- Exercise requirements:
Locate each line in the records containing "field". Copy it.

- Records for the exercise:
-.-.-

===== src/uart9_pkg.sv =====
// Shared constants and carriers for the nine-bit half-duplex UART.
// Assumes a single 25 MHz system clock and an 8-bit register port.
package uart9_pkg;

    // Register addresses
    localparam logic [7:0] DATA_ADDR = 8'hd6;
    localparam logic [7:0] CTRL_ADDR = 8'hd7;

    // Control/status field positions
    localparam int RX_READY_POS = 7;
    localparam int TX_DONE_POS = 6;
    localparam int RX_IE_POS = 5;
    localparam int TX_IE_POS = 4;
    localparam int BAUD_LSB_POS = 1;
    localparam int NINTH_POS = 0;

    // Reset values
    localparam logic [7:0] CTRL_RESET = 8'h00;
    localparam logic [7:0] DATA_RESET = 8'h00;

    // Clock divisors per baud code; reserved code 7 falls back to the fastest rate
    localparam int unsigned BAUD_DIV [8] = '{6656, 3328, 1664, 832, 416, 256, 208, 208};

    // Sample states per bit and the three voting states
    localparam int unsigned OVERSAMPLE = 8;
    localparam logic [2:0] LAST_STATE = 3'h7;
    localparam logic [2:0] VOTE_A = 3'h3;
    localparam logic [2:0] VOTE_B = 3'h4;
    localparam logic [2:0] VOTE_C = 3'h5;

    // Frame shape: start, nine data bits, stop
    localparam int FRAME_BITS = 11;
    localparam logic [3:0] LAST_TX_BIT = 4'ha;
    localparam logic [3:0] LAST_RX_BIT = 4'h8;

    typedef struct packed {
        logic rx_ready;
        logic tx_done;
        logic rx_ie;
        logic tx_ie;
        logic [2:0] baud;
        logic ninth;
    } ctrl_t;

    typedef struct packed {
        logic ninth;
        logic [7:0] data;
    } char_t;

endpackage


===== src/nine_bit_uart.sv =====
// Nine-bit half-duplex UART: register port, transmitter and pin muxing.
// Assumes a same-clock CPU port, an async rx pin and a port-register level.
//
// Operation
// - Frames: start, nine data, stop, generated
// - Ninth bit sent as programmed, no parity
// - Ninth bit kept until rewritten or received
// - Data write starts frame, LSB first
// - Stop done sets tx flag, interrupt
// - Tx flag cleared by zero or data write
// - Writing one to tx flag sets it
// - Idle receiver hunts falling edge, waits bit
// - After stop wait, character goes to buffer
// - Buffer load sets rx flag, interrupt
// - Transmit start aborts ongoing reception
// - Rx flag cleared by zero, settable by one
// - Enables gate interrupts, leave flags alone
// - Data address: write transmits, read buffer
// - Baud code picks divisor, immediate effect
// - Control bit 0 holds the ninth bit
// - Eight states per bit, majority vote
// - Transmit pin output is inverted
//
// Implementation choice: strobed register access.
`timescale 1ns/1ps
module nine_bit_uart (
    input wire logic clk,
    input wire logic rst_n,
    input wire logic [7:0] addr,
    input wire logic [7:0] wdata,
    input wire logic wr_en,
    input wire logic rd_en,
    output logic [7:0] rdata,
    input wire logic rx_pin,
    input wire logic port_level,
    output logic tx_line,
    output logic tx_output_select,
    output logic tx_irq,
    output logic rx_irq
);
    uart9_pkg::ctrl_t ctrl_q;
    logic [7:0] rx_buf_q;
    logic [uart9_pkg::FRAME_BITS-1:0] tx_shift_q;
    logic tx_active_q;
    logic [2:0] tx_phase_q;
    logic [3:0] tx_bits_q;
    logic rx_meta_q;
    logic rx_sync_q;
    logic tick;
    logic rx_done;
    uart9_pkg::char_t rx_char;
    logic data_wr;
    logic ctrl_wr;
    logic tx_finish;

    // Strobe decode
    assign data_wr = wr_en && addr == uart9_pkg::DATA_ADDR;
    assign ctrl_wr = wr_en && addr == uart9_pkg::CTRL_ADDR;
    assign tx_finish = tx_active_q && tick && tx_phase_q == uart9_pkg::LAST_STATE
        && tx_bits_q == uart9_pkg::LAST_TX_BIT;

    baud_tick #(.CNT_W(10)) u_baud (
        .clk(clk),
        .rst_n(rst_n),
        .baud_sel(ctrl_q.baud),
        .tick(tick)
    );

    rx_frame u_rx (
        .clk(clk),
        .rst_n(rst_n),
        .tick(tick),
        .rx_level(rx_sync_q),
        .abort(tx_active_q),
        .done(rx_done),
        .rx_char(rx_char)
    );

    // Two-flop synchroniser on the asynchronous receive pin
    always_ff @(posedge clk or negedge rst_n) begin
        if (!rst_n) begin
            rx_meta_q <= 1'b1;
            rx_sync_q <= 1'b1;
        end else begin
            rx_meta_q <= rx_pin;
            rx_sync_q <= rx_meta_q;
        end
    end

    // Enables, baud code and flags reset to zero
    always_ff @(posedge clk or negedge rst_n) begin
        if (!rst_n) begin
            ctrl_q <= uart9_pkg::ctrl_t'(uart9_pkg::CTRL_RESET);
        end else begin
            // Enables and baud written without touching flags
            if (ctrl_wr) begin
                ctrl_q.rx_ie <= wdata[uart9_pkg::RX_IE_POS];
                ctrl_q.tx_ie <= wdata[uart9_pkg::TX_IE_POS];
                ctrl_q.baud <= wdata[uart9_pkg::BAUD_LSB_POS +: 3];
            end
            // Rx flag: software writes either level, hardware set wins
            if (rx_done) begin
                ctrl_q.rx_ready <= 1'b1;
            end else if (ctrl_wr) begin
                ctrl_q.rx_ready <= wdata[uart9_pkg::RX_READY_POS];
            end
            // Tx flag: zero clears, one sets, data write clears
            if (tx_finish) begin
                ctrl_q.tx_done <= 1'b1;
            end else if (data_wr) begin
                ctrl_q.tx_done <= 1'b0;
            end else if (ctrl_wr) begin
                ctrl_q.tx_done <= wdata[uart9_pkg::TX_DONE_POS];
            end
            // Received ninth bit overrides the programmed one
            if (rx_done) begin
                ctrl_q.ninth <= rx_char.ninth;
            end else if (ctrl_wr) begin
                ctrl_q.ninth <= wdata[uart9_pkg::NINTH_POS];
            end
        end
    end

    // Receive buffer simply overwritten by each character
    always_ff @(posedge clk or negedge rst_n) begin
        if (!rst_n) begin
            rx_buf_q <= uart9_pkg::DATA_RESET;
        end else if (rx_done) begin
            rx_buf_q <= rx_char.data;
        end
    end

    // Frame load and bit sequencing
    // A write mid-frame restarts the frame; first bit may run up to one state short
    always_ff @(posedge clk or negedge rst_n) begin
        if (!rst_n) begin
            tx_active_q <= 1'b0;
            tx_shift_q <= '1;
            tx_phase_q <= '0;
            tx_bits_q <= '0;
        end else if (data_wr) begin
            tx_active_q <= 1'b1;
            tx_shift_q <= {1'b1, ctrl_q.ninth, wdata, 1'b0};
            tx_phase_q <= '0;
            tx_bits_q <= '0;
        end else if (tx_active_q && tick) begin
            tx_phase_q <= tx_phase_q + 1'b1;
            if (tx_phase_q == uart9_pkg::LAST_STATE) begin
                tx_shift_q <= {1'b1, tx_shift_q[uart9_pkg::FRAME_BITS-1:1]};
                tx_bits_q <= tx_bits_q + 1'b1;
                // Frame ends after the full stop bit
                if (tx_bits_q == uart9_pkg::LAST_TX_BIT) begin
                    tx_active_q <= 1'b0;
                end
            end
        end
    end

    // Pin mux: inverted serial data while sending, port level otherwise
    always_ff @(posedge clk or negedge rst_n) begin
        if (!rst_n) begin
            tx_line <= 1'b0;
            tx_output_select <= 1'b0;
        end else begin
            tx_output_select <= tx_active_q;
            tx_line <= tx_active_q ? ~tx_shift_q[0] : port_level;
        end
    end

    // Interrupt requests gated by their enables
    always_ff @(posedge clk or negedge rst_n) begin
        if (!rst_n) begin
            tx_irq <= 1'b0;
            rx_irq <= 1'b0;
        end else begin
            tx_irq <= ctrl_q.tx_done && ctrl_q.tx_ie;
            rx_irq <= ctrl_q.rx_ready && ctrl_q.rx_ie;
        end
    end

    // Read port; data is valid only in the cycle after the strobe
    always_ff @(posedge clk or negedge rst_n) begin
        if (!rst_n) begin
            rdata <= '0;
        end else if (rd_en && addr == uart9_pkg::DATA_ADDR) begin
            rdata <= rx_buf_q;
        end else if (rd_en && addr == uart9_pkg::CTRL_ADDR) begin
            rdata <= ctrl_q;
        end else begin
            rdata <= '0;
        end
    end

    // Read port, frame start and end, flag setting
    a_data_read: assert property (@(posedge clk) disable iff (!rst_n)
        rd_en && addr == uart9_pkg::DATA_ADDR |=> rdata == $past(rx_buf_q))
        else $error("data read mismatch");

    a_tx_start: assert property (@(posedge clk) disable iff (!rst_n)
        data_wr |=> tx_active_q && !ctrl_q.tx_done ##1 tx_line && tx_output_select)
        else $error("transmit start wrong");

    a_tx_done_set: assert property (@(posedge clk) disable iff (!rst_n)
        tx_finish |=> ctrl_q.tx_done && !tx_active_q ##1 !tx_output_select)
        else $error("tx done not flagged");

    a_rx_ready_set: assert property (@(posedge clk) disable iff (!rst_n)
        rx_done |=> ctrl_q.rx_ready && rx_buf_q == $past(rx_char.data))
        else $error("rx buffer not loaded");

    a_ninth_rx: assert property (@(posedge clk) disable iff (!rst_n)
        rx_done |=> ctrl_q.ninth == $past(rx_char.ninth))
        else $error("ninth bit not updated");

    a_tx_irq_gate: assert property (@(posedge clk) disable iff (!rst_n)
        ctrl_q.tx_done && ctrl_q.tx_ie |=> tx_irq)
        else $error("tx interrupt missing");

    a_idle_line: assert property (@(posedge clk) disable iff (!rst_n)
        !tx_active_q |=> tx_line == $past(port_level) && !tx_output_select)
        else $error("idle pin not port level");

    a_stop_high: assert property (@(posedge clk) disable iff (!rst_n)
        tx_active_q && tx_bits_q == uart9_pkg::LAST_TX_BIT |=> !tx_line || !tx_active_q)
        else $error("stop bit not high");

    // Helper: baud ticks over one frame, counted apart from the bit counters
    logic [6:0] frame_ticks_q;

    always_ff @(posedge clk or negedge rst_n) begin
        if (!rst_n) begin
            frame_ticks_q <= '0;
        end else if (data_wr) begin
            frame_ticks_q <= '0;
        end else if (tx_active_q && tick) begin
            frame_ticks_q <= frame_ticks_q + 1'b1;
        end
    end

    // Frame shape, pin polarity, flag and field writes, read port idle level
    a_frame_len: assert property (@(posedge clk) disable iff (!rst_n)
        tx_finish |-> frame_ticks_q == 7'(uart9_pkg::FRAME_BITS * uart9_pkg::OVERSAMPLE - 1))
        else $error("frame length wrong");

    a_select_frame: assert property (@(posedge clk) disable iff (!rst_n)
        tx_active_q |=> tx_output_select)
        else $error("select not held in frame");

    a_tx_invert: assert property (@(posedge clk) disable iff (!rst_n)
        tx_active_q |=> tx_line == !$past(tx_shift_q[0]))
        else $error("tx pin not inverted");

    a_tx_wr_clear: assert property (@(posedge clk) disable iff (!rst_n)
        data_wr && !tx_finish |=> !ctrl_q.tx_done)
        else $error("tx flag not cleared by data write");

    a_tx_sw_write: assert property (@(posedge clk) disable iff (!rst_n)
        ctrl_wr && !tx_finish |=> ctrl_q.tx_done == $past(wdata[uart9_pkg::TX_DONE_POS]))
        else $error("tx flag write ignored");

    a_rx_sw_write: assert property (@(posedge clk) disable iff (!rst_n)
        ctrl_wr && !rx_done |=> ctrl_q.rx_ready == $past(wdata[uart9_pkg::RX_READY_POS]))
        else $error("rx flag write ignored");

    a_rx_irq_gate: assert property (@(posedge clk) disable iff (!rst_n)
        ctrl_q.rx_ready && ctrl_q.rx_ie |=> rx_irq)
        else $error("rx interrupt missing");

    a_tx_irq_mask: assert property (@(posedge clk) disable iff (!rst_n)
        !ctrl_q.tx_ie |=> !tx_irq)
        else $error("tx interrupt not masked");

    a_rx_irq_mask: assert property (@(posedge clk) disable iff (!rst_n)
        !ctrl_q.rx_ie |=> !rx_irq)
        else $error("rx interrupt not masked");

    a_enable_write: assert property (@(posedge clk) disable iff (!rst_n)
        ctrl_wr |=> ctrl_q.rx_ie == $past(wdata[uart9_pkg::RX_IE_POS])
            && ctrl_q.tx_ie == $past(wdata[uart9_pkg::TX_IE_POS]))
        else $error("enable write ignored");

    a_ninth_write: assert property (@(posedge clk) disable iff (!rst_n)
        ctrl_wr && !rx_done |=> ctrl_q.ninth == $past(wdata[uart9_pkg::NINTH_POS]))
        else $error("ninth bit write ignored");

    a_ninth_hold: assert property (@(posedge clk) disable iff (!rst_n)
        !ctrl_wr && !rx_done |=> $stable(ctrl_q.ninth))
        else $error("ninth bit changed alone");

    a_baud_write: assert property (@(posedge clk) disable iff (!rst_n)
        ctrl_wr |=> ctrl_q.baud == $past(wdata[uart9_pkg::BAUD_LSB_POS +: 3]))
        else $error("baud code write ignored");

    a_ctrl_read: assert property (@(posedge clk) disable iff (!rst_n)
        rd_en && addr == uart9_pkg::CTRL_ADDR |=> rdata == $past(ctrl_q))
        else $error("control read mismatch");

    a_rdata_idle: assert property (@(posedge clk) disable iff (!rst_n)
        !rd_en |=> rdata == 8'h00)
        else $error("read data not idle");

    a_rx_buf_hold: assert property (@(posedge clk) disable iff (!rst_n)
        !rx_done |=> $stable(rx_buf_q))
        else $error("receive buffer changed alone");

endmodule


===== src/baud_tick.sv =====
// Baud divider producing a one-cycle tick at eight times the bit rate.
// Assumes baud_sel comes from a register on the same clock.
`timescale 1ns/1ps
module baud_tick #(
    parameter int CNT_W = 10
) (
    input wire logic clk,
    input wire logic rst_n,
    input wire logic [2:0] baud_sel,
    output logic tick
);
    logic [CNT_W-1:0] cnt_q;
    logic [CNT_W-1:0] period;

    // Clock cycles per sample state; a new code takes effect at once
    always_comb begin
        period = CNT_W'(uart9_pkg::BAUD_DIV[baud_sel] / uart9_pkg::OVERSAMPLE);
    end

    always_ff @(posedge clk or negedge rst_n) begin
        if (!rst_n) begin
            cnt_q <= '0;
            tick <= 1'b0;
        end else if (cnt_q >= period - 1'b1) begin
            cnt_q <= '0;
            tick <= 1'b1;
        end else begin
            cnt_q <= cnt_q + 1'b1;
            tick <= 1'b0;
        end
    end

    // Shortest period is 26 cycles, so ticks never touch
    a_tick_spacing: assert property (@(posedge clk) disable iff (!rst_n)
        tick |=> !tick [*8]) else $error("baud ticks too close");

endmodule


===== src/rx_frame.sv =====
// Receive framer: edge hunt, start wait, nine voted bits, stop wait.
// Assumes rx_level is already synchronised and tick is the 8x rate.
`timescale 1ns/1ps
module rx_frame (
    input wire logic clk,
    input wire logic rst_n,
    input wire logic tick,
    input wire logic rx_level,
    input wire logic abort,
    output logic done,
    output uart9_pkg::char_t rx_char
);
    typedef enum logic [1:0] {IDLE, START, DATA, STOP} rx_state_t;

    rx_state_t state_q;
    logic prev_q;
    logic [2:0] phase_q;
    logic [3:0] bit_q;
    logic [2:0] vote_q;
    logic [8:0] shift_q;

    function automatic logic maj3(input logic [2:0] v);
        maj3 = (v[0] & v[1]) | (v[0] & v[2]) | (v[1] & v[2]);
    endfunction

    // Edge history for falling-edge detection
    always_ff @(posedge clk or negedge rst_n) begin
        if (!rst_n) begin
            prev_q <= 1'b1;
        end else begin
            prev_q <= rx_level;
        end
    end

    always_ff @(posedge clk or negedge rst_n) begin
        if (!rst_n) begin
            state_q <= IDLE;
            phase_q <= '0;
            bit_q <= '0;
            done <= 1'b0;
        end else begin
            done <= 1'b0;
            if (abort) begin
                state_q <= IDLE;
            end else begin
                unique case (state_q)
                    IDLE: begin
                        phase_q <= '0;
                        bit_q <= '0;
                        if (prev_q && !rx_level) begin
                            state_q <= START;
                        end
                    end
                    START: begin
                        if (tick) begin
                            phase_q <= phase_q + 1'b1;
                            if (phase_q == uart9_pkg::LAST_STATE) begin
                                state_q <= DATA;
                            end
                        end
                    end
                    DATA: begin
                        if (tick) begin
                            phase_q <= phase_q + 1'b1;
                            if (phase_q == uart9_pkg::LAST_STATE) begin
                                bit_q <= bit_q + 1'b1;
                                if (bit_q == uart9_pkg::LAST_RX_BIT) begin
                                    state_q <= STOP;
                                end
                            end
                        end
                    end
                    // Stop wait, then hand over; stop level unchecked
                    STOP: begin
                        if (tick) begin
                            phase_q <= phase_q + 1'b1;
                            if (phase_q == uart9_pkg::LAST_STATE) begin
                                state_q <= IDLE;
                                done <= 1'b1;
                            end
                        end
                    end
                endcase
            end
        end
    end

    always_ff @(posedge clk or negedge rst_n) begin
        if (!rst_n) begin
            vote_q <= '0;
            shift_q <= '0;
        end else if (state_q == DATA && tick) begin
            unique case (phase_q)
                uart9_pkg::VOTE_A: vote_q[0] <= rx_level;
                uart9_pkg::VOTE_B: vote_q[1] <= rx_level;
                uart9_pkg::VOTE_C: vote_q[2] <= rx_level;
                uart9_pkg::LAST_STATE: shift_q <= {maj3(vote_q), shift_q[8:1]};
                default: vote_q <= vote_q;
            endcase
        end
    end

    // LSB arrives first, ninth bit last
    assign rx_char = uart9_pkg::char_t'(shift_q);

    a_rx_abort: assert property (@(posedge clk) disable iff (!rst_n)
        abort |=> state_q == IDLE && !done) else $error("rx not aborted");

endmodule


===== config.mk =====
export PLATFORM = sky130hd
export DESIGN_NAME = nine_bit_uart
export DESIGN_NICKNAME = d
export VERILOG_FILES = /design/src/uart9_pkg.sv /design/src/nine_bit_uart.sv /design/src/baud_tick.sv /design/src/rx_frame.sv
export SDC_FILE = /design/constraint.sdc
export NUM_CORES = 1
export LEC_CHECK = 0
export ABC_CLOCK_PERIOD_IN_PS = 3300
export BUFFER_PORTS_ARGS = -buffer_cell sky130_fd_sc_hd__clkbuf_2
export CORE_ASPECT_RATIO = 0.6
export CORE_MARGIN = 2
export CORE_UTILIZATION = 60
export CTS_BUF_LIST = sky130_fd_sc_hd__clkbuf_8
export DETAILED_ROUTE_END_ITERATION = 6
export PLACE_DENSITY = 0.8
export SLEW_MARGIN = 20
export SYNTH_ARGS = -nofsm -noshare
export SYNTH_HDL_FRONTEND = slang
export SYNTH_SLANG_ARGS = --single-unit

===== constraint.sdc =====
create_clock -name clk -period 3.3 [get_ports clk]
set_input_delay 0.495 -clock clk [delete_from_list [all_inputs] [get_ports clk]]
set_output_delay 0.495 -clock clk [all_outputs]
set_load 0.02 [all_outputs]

-.-.-

- Result of the exercise:
    // Control/status field positions
    // Frame shape, pin polarity, flag and field writes, read port idle level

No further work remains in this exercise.